Lines with "localparam" in the records below: say how many there are, and add nothing.

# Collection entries
• • •
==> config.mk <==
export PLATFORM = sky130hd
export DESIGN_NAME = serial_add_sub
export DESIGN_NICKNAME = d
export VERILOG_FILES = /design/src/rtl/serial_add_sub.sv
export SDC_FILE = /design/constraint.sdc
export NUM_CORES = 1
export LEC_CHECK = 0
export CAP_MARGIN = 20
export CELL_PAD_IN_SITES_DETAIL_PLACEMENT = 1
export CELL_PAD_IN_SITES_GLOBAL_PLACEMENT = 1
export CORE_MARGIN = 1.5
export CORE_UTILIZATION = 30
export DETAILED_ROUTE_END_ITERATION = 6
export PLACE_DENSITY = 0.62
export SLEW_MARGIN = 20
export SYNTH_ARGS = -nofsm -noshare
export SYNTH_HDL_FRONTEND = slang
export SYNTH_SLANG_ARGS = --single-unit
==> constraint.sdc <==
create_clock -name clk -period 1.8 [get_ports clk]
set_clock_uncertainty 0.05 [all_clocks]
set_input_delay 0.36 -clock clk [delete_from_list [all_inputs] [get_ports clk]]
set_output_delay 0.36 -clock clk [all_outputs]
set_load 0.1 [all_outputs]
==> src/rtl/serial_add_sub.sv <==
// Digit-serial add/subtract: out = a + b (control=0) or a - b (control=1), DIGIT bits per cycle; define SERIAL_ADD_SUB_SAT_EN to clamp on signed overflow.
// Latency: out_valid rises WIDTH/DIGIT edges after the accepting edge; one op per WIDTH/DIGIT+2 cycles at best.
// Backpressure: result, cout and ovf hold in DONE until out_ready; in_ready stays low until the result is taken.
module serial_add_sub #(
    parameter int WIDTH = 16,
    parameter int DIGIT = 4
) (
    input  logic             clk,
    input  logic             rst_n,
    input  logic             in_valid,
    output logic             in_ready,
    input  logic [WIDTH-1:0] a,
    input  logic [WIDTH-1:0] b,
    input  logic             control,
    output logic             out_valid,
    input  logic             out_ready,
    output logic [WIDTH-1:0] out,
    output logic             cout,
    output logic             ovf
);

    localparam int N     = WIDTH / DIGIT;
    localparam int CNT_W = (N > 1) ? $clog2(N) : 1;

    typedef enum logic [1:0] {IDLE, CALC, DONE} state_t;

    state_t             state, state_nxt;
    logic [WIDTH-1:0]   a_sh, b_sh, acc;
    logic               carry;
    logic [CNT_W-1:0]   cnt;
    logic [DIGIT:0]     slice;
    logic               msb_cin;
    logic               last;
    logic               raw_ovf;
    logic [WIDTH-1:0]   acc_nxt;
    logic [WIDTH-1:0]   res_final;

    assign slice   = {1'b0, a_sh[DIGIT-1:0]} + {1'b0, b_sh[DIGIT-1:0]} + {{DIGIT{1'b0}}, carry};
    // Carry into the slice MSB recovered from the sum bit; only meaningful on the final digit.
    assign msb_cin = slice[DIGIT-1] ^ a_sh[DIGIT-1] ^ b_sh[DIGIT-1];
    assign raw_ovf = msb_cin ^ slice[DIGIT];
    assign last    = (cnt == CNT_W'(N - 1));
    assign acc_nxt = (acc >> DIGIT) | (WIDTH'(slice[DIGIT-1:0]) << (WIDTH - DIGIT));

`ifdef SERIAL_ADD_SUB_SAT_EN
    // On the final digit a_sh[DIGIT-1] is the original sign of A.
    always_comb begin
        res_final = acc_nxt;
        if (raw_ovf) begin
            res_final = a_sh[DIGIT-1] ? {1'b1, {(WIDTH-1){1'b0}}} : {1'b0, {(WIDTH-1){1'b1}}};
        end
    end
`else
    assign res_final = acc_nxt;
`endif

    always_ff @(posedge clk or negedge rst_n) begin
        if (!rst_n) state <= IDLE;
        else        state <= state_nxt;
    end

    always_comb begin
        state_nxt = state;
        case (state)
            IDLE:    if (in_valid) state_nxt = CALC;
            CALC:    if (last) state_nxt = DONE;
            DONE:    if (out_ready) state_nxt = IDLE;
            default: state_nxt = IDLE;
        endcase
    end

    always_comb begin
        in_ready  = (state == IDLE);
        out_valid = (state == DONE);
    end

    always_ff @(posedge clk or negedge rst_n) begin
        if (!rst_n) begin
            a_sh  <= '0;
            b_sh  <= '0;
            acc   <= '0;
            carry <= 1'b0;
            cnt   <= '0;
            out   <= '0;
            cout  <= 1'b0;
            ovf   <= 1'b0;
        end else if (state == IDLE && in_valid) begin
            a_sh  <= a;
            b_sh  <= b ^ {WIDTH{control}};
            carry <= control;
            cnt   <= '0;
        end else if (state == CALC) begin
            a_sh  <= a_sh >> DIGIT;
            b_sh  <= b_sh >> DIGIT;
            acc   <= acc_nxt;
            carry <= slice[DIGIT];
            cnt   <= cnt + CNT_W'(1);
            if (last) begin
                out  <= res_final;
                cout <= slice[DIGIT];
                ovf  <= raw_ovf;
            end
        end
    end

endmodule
• • •
# EXPECTED OUTPUT
2